State College officials have taken another step to alleviate the acute problem of traffic congestion on streets surrounding the college; before students may have a car on campus this year, they must obtain approval of the vehicle's owner and proof of liability insurance, filing both with the college.
An option to buy the Marquette Hotel here for possible conversion into a Lutheran boarding home has been taken by a committee empowered to select the site for a church boarding and nursing facility.
Labor Day is observed in Cape Girardeau with little public or business activity, except that students enroll at Teachers College. Stores are closed for the day, as are city and federal offices; both the shoe factory and Roth Tobacco plant are idle.
Funeral service will be held Tuesday afternoon at Walther Funeral Home for Sgt. George W. Kaiser Jr., 22, who was killed Saturday afternoon in the midair collision of two light bomber planes near Shelby Field at Hattiesburg, Mississippi, where he was stationed. Kaiser was the son of Mr. and Mrs. George W. Kaiser of Cape Girardeau.

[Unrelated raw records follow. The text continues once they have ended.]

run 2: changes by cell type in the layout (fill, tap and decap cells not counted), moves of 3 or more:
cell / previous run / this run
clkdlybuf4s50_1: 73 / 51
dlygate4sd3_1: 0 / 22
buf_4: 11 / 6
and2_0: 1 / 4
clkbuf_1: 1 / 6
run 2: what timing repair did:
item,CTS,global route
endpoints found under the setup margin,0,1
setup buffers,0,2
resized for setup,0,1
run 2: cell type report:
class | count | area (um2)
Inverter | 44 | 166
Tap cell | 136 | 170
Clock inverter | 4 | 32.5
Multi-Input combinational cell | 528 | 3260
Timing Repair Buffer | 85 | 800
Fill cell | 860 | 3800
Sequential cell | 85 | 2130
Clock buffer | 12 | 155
--- config.mk ---
export PLATFORM = sky130hd
export DESIGN_NAME = hazard_ctrl_gen
export DESIGN_NICKNAME = d
export VERILOG_FILES = /design/src/rtl/hazard_pkg.sv /design/src/rtl/fwd_match.sv /design/src/rtl/hazard_ctrl_gen.sv
export SDC_FILE = /design/constraint.sdc
export NUM_CORES = 1
export LEC_CHECK = 0
export CAP_MARGIN = 5
export CORE_UTILIZATION = 50
export DETAILED_ROUTE_END_ITERATION = 16
export PLACE_DENSITY = 0.84
export SLEW_MARGIN = 20
export SYNTH_ARGS = -nofsm -noshare
export SYNTH_HDL_FRONTEND = slang
export SYNTH_SLANG_ARGS = --single-unit
--- constraint.sdc ---
create_clock -name clk -period 4 [get_ports clk]
set_input_delay 0.8 -clock clk [delete_from_list [all_inputs] [get_ports clk]]
set_output_delay 0.8 -clock clk [all_outputs]
set_load 0.02 [all_outputs]
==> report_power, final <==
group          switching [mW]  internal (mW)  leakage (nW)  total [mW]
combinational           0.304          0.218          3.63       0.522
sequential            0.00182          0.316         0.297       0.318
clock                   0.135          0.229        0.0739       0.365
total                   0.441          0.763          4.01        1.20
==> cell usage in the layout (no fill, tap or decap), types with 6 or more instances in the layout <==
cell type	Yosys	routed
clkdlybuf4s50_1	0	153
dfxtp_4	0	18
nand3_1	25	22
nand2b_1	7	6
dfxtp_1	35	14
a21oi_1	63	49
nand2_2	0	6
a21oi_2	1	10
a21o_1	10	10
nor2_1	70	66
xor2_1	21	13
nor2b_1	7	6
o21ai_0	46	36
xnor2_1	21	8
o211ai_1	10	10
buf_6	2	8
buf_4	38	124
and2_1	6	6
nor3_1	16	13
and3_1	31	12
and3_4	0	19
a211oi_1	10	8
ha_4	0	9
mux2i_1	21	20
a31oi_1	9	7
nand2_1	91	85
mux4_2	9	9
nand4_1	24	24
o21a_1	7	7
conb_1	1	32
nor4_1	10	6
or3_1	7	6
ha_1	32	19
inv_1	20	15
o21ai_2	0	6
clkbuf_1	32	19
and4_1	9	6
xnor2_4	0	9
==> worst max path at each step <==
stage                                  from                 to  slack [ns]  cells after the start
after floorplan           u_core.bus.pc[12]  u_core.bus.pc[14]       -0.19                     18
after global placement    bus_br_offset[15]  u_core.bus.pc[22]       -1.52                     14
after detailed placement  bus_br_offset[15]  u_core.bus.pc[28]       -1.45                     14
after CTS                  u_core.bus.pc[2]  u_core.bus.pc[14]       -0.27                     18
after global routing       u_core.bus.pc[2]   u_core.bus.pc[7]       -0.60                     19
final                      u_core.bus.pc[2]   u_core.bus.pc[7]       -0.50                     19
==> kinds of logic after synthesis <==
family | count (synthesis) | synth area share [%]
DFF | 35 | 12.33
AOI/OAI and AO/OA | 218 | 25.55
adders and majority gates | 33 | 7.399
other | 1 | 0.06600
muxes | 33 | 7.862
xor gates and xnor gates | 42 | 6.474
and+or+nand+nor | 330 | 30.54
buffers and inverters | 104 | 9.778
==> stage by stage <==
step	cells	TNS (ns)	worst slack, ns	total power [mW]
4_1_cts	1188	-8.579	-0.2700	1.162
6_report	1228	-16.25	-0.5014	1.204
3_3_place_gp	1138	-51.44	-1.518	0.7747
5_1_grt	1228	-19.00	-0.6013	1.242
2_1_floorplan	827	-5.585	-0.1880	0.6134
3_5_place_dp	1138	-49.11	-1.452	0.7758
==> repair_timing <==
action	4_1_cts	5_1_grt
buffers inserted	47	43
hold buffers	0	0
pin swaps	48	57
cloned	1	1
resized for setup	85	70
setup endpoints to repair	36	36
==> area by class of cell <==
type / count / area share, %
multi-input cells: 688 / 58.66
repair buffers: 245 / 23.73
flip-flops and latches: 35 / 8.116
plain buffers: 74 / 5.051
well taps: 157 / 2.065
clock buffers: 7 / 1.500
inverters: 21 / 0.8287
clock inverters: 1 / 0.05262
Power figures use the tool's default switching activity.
`config.mk`:
```
export PLATFORM = sky130hd
export DESIGN_NAME = osc_freq_meter_core
export DESIGN_NICKNAME = d
export VERILOG_FILES = /design/src/rtl/osc_meas_pkg.sv /design/src/rtl/ref_edge_sync.sv /design/src/rtl/osc_freq_meter_core.sv
export SDC_FILE = /design/constraint.sdc
export NUM_CORES = 1
export LEC_CHECK = 0
export CAP_MARGIN = 15
export CORE_MARGIN = 1
export CORE_UTILIZATION = 50
export CTS_CLUSTER_SIZE = 30
export DETAILED_ROUTE_END_ITERATION = 8
export PLACE_DENSITY = 0.74
export SLEW_MARGIN = 20
export SYNTH_ARGS = -nofsm -noshare
export SYNTH_HDL_FRONTEND = slang
export SYNTH_HIERARCHICAL = 1
export SYNTH_SLANG_ARGS = --single-unit
export TNS_END_PERCENT = 1
```
`constraint.sdc`:
```
create_clock -name TEST_CLK -period 4.4 [get_ports TEST_CLK]
set_input_delay 0.88 -clock TEST_CLK [delete_from_list [all_inputs] [get_ports TEST_CLK]]
set_output_delay 0.88 -clock TEST_CLK [all_outputs]
set_load 0.02 [all_outputs]
```
`src/rtl/osc_meas_pkg.sv`:
```
// Shared definitions for the oscillator measurement core.
//  - state_t      : measurement FSM states
//  - CNT_W_DEF    : default cycle-counter / result width
//  - GATE_W_DEF   : default gate-length width
//  - SYNC_MIN/MAX : legal range of the REF_CLK synchroniser depth
package osc_meas_pkg;

   typedef enum logic [1:0] {
      IDLE  = 2'd0,
      ARM   = 2'd1,
      COUNT = 2'd2
   } state_t;

   localparam int CNT_W_DEF  = 24;
   localparam int GATE_W_DEF = 8;
   localparam int SYNC_MIN   = 2;
   localparam int SYNC_MAX   = 4;

endpackage

```
`src/rtl/ref_edge_sync.sv`:
```
// REF_CLK synchroniser and rising-edge detector, clocked by TEST_CLK.
// Ports:
//  TEST_CLK  in   sampling clock
//  OPB_RST   in   asynchronous, active-high reset
//  REF_CLK   in   asynchronous reference clock
//  ref_rise  out  one TEST_CLK-cycle pulse per synchronised REF_CLK rising edge
module ref_edge_sync
   import osc_meas_pkg::*;
#(
   parameter int SYNC_STAGES = 2
) (
   input  logic TEST_CLK,
   input  logic OPB_RST,
   input  logic REF_CLK,
   output logic ref_rise
);

   logic [SYNC_STAGES-1:0] sync;
   logic                   prev;

   always_ff @(posedge TEST_CLK or posedge OPB_RST) begin
      if (OPB_RST) begin
         sync <= '0;
         prev <= 1'b0;
      end else begin
         sync <= {sync[SYNC_STAGES-2:0], REF_CLK};
         prev <= sync[SYNC_STAGES-1];
      end
   end

   // prev is the edge register: high on the last sync stage, low one cycle behind.
   assign ref_rise = sync[SYNC_STAGES-1] & ~prev;

endmodule

```
`src/rtl/osc_freq_meter_core.sv`:
```
// Oscillator frequency meter core. Counts TEST_CLK cycles across a gate of
// N REF_CLK periods, single-shot or continuous, with saturation, limit check
// and a valid/ack result handshake.
// Ports:
//  TEST_CLK, OPB_RST       clock / async active-high reset
//  REF_CLK                 reference clock (synchronised internally)
//  start, abort            1-cycle command pulses
//  cfg_cont, cfg_gate      mode and gate length (0 means 1)
//  cfg_lo, cfg_hi          inclusive result limits
//  busy                    high in ARM or COUNT
//  result, result_valid    last gate count and its valid flag
//  result_ack              consume result
//  in_range, saturated     flags registered alongside result
//  overrun                 sticky: unacked result overwritten; cleared by start
module osc_freq_meter_core
   import osc_meas_pkg::*;
#(
   parameter int CNT_W       = CNT_W_DEF,
   parameter int GATE_W      = GATE_W_DEF,
   parameter int SYNC_STAGES = 2
) (
   input  logic              TEST_CLK,
   input  logic              OPB_RST,
   input  logic              REF_CLK,
   input  logic              start,
   input  logic              abort,
   input  logic              cfg_cont,
   input  logic [GATE_W-1:0] cfg_gate,
   input  logic [CNT_W-1:0]  cfg_lo,
   input  logic [CNT_W-1:0]  cfg_hi,
   output logic              busy,
   output logic [CNT_W-1:0]  result,
   output logic              result_valid,
   input  logic              result_ack,
   output logic              in_range,
   output logic              saturated,
   output logic              overrun
);

   localparam logic [CNT_W-1:0] CNT_MAX = '1;

   state_t             state, state_n;
   logic               ref_rise;
   logic               term;
   logic [CNT_W-1:0]   cnt;
   logic [GATE_W-1:0]  gate_left;
   logic               sh_cont;
   logic [GATE_W-1:0]  sh_gate;
   logic [CNT_W-1:0]   sh_lo, sh_hi;
   logic [CNT_W-1:0]   res_n;
   logic               sat_n;

   function automatic logic [GATE_W-1:0] gate_eff(input logic [GATE_W-1:0] g);
      return (g == '0) ? GATE_W'(1) : g;
   endfunction

   ref_edge_sync #(.SYNC_STAGES(SYNC_STAGES)) u_sync (
      .TEST_CLK (TEST_CLK),
      .OPB_RST  (OPB_RST),
      .REF_CLK  (REF_CLK),
      .ref_rise (ref_rise)
   );

   // The terminal cycle counts itself, hence cnt+1; clipped at all-ones.
   assign sat_n = (cnt == CNT_MAX);
   assign res_n = sat_n ? CNT_MAX : cnt + 1'b1;
   assign busy  = (state != IDLE);

   always_ff @(posedge TEST_CLK or posedge OPB_RST) begin
      if (OPB_RST) state <= IDLE;
      else         state <= state_n;
   end

   always_comb begin
      state_n = state;
      term    = 1'b0;
      case (state)
         IDLE:    if (start) state_n = ARM;
         ARM:     if (ref_rise) state_n = COUNT;
         COUNT:   if (ref_rise && gate_left == GATE_W'(1)) begin
                     term    = 1'b1;
                     state_n = sh_cont ? COUNT : IDLE;
                  end
         default: state_n = IDLE;
      endcase
      // abort wins over everything, including a terminal edge in the same cycle
      if (abort) begin
         state_n = IDLE;
         term    = 1'b0;
      end
   end

   always_ff @(posedge TEST_CLK or posedge OPB_RST) begin
      if (OPB_RST) begin
         cnt          <= '0;
         gate_left    <= '0;
         sh_cont      <= 1'b0;
         sh_gate      <= '0;
         sh_lo        <= '0;
         sh_hi        <= '0;
         result       <= '0;
         result_valid <= 1'b0;
         in_range     <= 1'b0;
         saturated    <= 1'b0;
         overrun      <= 1'b0;
      end else begin
         if (state == IDLE && start && !abort) begin
            sh_cont <= cfg_cont;
            sh_gate <= cfg_gate;
            sh_lo   <= cfg_lo;
            sh_hi   <= cfg_hi;
            overrun <= 1'b0;
         end

         if (state == ARM && ref_rise) begin
            cnt       <= '0;
            gate_left <= gate_eff(sh_gate);
         end else if (state == COUNT) begin
            if (term) begin
               // restart on the terminal edge itself so no cycle is lost between gates
               cnt <= '0;
               if (sh_cont) begin
                  sh_cont   <= cfg_cont;
                  sh_gate   <= cfg_gate;
                  sh_lo     <= cfg_lo;
                  sh_hi     <= cfg_hi;
                  gate_left <= gate_eff(cfg_gate);
               end
            end else begin
               if (!sat_n) cnt <= cnt + 1'b1;
               if (ref_rise) gate_left <= gate_left - 1'b1;
            end
         end

         if (term) begin
            result       <= res_n;
            saturated    <= sat_n;
            in_range     <= (res_n >= sh_lo) && (res_n <= sh_hi);
            result_valid <= 1'b1;
            if (result_valid && !result_ack) overrun <= 1'b1;
         end else if (result_ack) begin
            result_valid <= 1'b0;
         end
      end
   end

endmodule

```
* After elaboration in Yosys (flattened, before gate mapping)
Cells that the tools add are included.
Word-level totals: register bits after elaboration 122, bits of input ports 63, output and inout port bits 29, word-level logic and storage cells 93
Operators by class: add/subtract/negate cells 2, magnitude comparators 2, equality and inequality tests 9, multiplexer cells 46, bitwise logic cells 2, reductions and logical operators 18
Operators by type and width (count):
- $mux W24 | 15
- $mux W8 | 12
- $add A24 B1 Y24 const B | 1
- $eq A24 B24 Y1 const B | 1
- $ge A24 B24 Y1 | 1
- $le A24 B24 Y1 | 1
- $logic_not A8 Y1 | 2
- $mux W1 | 13
- $mux W2 | 5
- $ne A3 B3 Y1 const B | 3
- $eq A8 B1 Y1 const B | 1
- $sub A8 B1 Y8 const B | 1
- $logic_and A1 B1 Y1 | 6
- $pmux W2 S3 | 1
- $reduce_and A3 Y1 | 2
- $reduce_bool A2 Y1 | 3
- $ne A3 B1 Y1 const B | 1
- $ne A3 B2 Y1 const B | 1
- $reduce_bool A3 Y1 | 1
- $eq A2 B1 Y1 const B | 1
- $eq A2 B2 Y1 const B | 1
- $logic_not A1 Y1 | 2
- $logic_not A2 Y1 | 1
- $reduce_and A2 Y1 | 1
- 2 further kinds | 2

* Logic depth before layout (Yosys ltp)
Gate-level depths: netlist of run 1.
depth after elaboration 9, mapped depth 15, mapped depth without buffers 14

* By module
Netlist of run 1, hierarchy kept.
By module, submodules not included:
- osc_freq_meter_core | instances 1, cells an instance 669, area each 6692.7 um^2, sequential area each 2977.9 um^2
- ref_edge_sync | instances 1, cells an instance 5, area each 92.6 um^2, sequential area each 75.1 um^2

* Least setup slack after synthesis of run 1
Ideal clock, no wire load.
kind register -> register, start point reg cnt[0], end point reg in_range, setup time 0.065 ns, data arrival time 3.352 ns, data required time 4.335 ns, path slack 0.983 ns, cell stages (with the launch flop) 15, buffers on the path 3, period minus slack after synthesis 3.417 ns, cells stage by stage dfrtp_1 > ha_1 > nand3_2 > or3_4 > or3_1 > buf_2 > buf_2 > buf_2 > nand2_1 > ha_1 > a21oi_1 > nand2_1 > a211o_1 > a2111oi_0 > o221a_2
On the way: cells in the longest elaborated chain, start to end 4, elaborated cells between the ends (all ways) 6, those cells by class 1 x add/sub; 2 x order compare; 1 x eq/ne; 1 x mux; 1 x reduce/logical
RTL lines:
- start: declaration | RTL line osc_freq_meter_core.sv:45 | logic [CNT_W-1:0] cnt;
- start signal: assignment | RTL line osc_freq_meter_core.sv:130 | if (!sat_n) cnt <= cnt + 1'b1;
- $add A24 B1 Y24 / $eq A24 B24 Y1 (equally long branches) | RTL line osc_freq_meter_core.sv:66, osc_freq_meter_core.sv:65
- $mux W24 (*) | RTL line osc_freq_meter_core.sv:66 | assign res_n = sat_n ? CNT_MAX : cnt + 1'b1;
- net res_n[6] | RTL line osc_freq_meter_core.sv:50 | logic [CNT_W-1:0] res_n;
- $ge A24 B24 Y1 / $le A24 B24 Y1 (equally long branches) | RTL line osc_freq_meter_core.sv:138 | in_range <= (res_n >= sh_lo) && (res_n <= sh_hi);
- $logic_and A1 B1 Y1 (*) | RTL line osc_freq_meter_core.sv:138
- end signal: assignment | RTL line osc_freq_meter_core.sv:138
- end: declaration | RTL line osc_freq_meter_core.sv:35 | output logic in_range,
The timed path passes the listed nets; every way through them passes the cells marked *. A chain may end at the register's enable or synchronous reset.

* Worst setup path in the final report of run 1
Same ends and word-level chain as after synthesis.

==> metrics.md, run 1 <==
| Metric | Value |
|---|---|
| Clk buf depth | `2` |
| Post-synth cell types | `54` |
| Global-route wire length before repair | `~27 mm` |
| Area of the core | `between 0.01 and 0.015 mm2` |
| Min Tclk post-route | `3.89 ns` |
| Min-Delay Path Class | `register to register` |
| Mapped cell area | `0.00679 mm2` |
| Largest net degree at the start of global routing | `between 60 and 70` |
| Finished Cell Area | `0.00847 mm2` |
| Ys flop type | `dfrtp_1` |
| Gr ovfl total | `0` |
| R2R depth | `10` |
| Worst-path fanout max | `10` |
| Largest family of logic cells by synthesized area | `compound AO/OA/AOI/OAI gates` |
| Gate Count Post-Synth | `approximately 670` |
| Share of layout cells above drive strength 1 | `0.148` |
| Nets | `around 880` |
| CTS Sinks | `around 120` |
| Final non-filler cell total | `between 900 and 1000` |
| Placed insts | `~920` |
| CTS resizes | `0` |
| Max stage delay on crit path | `between 0.6 and 0.7 ns` |
| Hold Crit Depth | `0` |
| Largest delay share family, worst path | `simple AND/OR/NAND/NOR gates` |
| Clock Skew | `0.00773 ns` |
| CTS root buf | `clkbuf_16` |
| Max-slew headroom | `0.366` |
| Antenna Cells | `0` |
| Top cell type's share of synthesized area | `0.450` |
| Critical R2R Launch | `cnt[0]$_DFFE_PP0P_` |
| Clk slew on worst S/H paths | `around 0.060 ns` |
| Final Cycle Share | `0.884` |
| Number of fill cells | `between 1000 and 1500` |
| WP data arrival | `about 4.3 ns` |
| VDD IR max | `between 200 and 300 uV` |
| Final wirelength | `roughly 16 mm` |
| FF+latch area | `a little over 0.003 mm2` |
| CP Class | `register to register` |
| Compound-cell area share of the yosys netlist | `0.137` |
| Pins Over Slew Limit | `0` |
| DPL Wire Length | `11.6 mm` |
| Die W | `about 120 um` |
| Initial antenna violation count | `0` |
| I/O pin count | `92` |
| Leading area contributor after synthesis | `dfrtp_1` |
| Total power | `approximately 3.6 mW` |
| Mux contribution to synthesized area | `0.0979` |
| Unrepaired setup endpoints after global routing | `false` |
| Yosys warns | `6` |
| Worst Hold Margin | `0.354 ns` |
| TritonRoute pass-1 iters | `7` |
| Placer Congestion | `0.877` |
| Placed inst area | `around 0.0079 mm2` |
| Row cnt | `42` |
| Hold path startpoint | `u_sync/sync[0]$_DFF_PP0_` |
| Fin. Hold Viols | `0` |
| FFs w/ async S/R, synth | `1.00` |
| Worst path most repeated cell | `ha_1` |
| Port bufs | `91` |
| Sequential share of the synthesized area | `0.450` |
| CP endpoint kind | `register` |
| Vias in the first global route | `~5500` |
| Critical Path Source Type | `register` |
| DR vias/cell | `approximately 5.7` |
| Simple-gate share of the synthesized area | `0.137` |
| Synth top area cells | `dfrtp_1 (45%), mux2_2 (9.8%), ha_1 (9.4%)` |
| Max-Cap Viols | `0` |
| Post-synth EDFFs | `0` |
| Worst hold endpoint | `u_sync/sync[1]$_DFF_PP0_` |
| Area delta synth->final | `24.9%` |
| Setup TNS | `0 ns` |
| Routed vias | `around 5400` |
| CP bufs+invs | `0` |
| Reg2reg end | `in_range$_DFFE_PP0P_` |
| Fin util | `0.640` |
| DR WL/cell | `16.7 um` |
| Power Density | `between 400 and 500 mW/mm2` |
| WP depth | `10` |
| Residual DRC | `0` |
| Max frequency | `approximately 0.26 GHz` |
| Final setup fails | `0` |
| Hold_buf cts | `0` |
| H-tree levels | `4` |
| Status | `complete, no violations` |
| Clock Latency Late Sink | `around 0.42 ns` |
| Multi-input logic area | `roughly 0.0034 mm2` |
| Worst path cell trace | `ha_1 -> nand3_2 -> nor3_2 -> and3_1 -> mux2_2 -> ha_1 -> nand4_1 -> or4_1 -> o41ai_1 -> o221a_2` |
| Die area | `0.0140 mm2` |
| Leakage power | `3.98 nW` |
| Pre-CTS WS | `0.579 ns` |
| Die Y | `around 120 um` |
| GRT Overall Usage | `0.244` |
| Detail Route Antenna Nets | `0` |
| R2r setup slk | `~0.51 ns` |
| Initial DRC count | `373` |
| Slowest CP cell | `or4_1` |
| Synth Area in Adders | `0.0940` |
| Synth Register Bits | `122` |
| Number of buffers created by CTS | `17` |
| Setup ws final | `between 0.5 and 0.6 ns` |
| Worst EP required | `4.76 ns` |
| Starting density of the core | `0.512` |
| Post-synthesis xor/xnor area fraction | `0.0323` |
| Slew @ Worst Pin | `roughly 0.94 ns` |
| Post-CTS Setup Repair Bufs | `0` |
| TritonCTS clock tree | `built` |
| Syn_nets | `about 800` |
| Syn Area/Cell | `between 10 and 15 um2` |
==> power by group <==
part	leakage [nW]	internal [mW]	switching, mW
clock network	0.309	0.933	0.479
logic	2.12	0.394	0.369
registers	1.55	1.30	0.137
total	3.98	2.62	0.985
==> per-layer routing <==
metal | vias up | wire (um) | global-route usage
met1 | 2643 | 7060 | 0.316
met2 | 177 | 7600 | 0.394
met3 | 37 | 882 | 0.0541
met4 | 0 | 358 | 0.104
met5 | - | 0 | 0
li1 | 2579 | - | -
==> cell type report <==
class | instances | share of cell area
well taps | 176 | 0.0260
clock inverters | 7 | 0.0100
repair buffers | 100 | 0.117
clock buffers | 25 | 0.0620
multi-input cells | 468 | 0.400
flip-flops and latches | 122 | 0.360
inverters | 53 | 0.0238
==> Yosys cell counts (6+ instances only) <==
| library cell | count |
|---|---|
| clkbuf_1 | 12 |
| a211oi_1 | 6 |
| o21ai_0 | 36 |
| mux2_2 | 59 |
| dfrtp_1 | 122 |
| a21oi_1 | 36 |
| xor2_1 | 14 |
| nand4_1 | 13 |
| nand3_1 | 16 |
| nand2_1 | 65 |
| inv_1 | 53 |
| nor2b_1 | 9 |
| a31oi_1 | 22 |
| buf_2 | 17 |
| xnor2_1 | 11 |
| o31ai_1 | 12 |
| ha_1 | 51 |
| nor2_1 | 42 |
==> state kept, by name (all words and copies together), names as in the netlist, 2 cells and up <==
| signal | count |
|---|---|
| sh_hi | 24 |
| gate_left | 8 |
| sh_gate | 8 |
| state | 2 |
| u_sync/sync | 2 |
| result | 24 |
| cnt | 24 |
| sh_lo | 24 |
==> cells in the final DEF (no fill, tap or decap), types with 6 or more instances in the layout <==
cell / count
o31ai_1: 12
nor2_1: 42
clkbuf_16: 17
a21oi_1: 35
clkdlybuf4s50_1: 91
nor2b_1: 9
inv_1: 52
xnor2_1: 11
o21ai_0: 36
a211oi_1: 6
mux2_2: 59
buf_4: 7
dfrtp_1: 122
xor2_1: 14
nand4_1: 13
a31oi_1: 22
clkbuf_8: 7
ha_1: 51
nand3_1: 16
nand2_1: 65
==> worst max-delay path by stage <==
stage                             startpoint  slack [ns]                   end
after floorplan                      OPB_RST        0.36    cnt[0]$_DFFE_PP0P_
after global placement    cnt[0]$_DFFE_PP0P_        0.75  in_range$_DFFE_PP0P_
after detailed placement  cnt[0]$_DFFE_PP0P_        0.58  in_range$_DFFE_PP0P_
after CTS                 cnt[0]$_DFFE_PP0P_        0.57  in_range$_DFFE_PP0P_
after global routing      cnt[0]$_DFFE_PP0P_        0.28  in_range$_DFFE_PP0P_
final                     cnt[0]$_DFFE_PP0P_        0.51  in_range$_DFFE_PP0P_
==> cells by family after synthesis <==
| kind of cell | count (synthesis) |
|---|---|
| mux | 59 |
| buf+inv | 84 |
| flops | 122 |
| fa+ha+maj | 51 |
| xor+xnor | 25 |
| simple gates | 186 |
| compound gates | 147 |
Note: power is estimated with default switching activity, not from simulation.
==> run 2, diff against run 1 <==
- CAP_MARGIN: 15 -> 10
==> results of run 2 <==
No change in the layout: final DEF, timing and power equal those of run 1.
==> run 3, diff against run 2 <==
- CAP_MARGIN: 10 -> 20
==> results of run 3 <==
No change in the layout: final DEF, timing and power equal those of run 1.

At the request of numerous businessmen on Main Street, the County Court in Jackson grants a saloon license to Claud Speak to open a saloon in the old Arcade building, on the corner of Main and Themis streets. After being in operation for many years, the saloon was shut down a short time ago by the prior proprietor, who claimed he wasn't making a profit.
After other business is tended to, members of the County Court and others visit the drainage district in the south end of the county to get an idea of the conditions of the roads and bridges. It seems the court and its legal advisers are determined to fight to the bitter end against the proposition of building the bridges and trestles over the channels of the Little River Drainage District.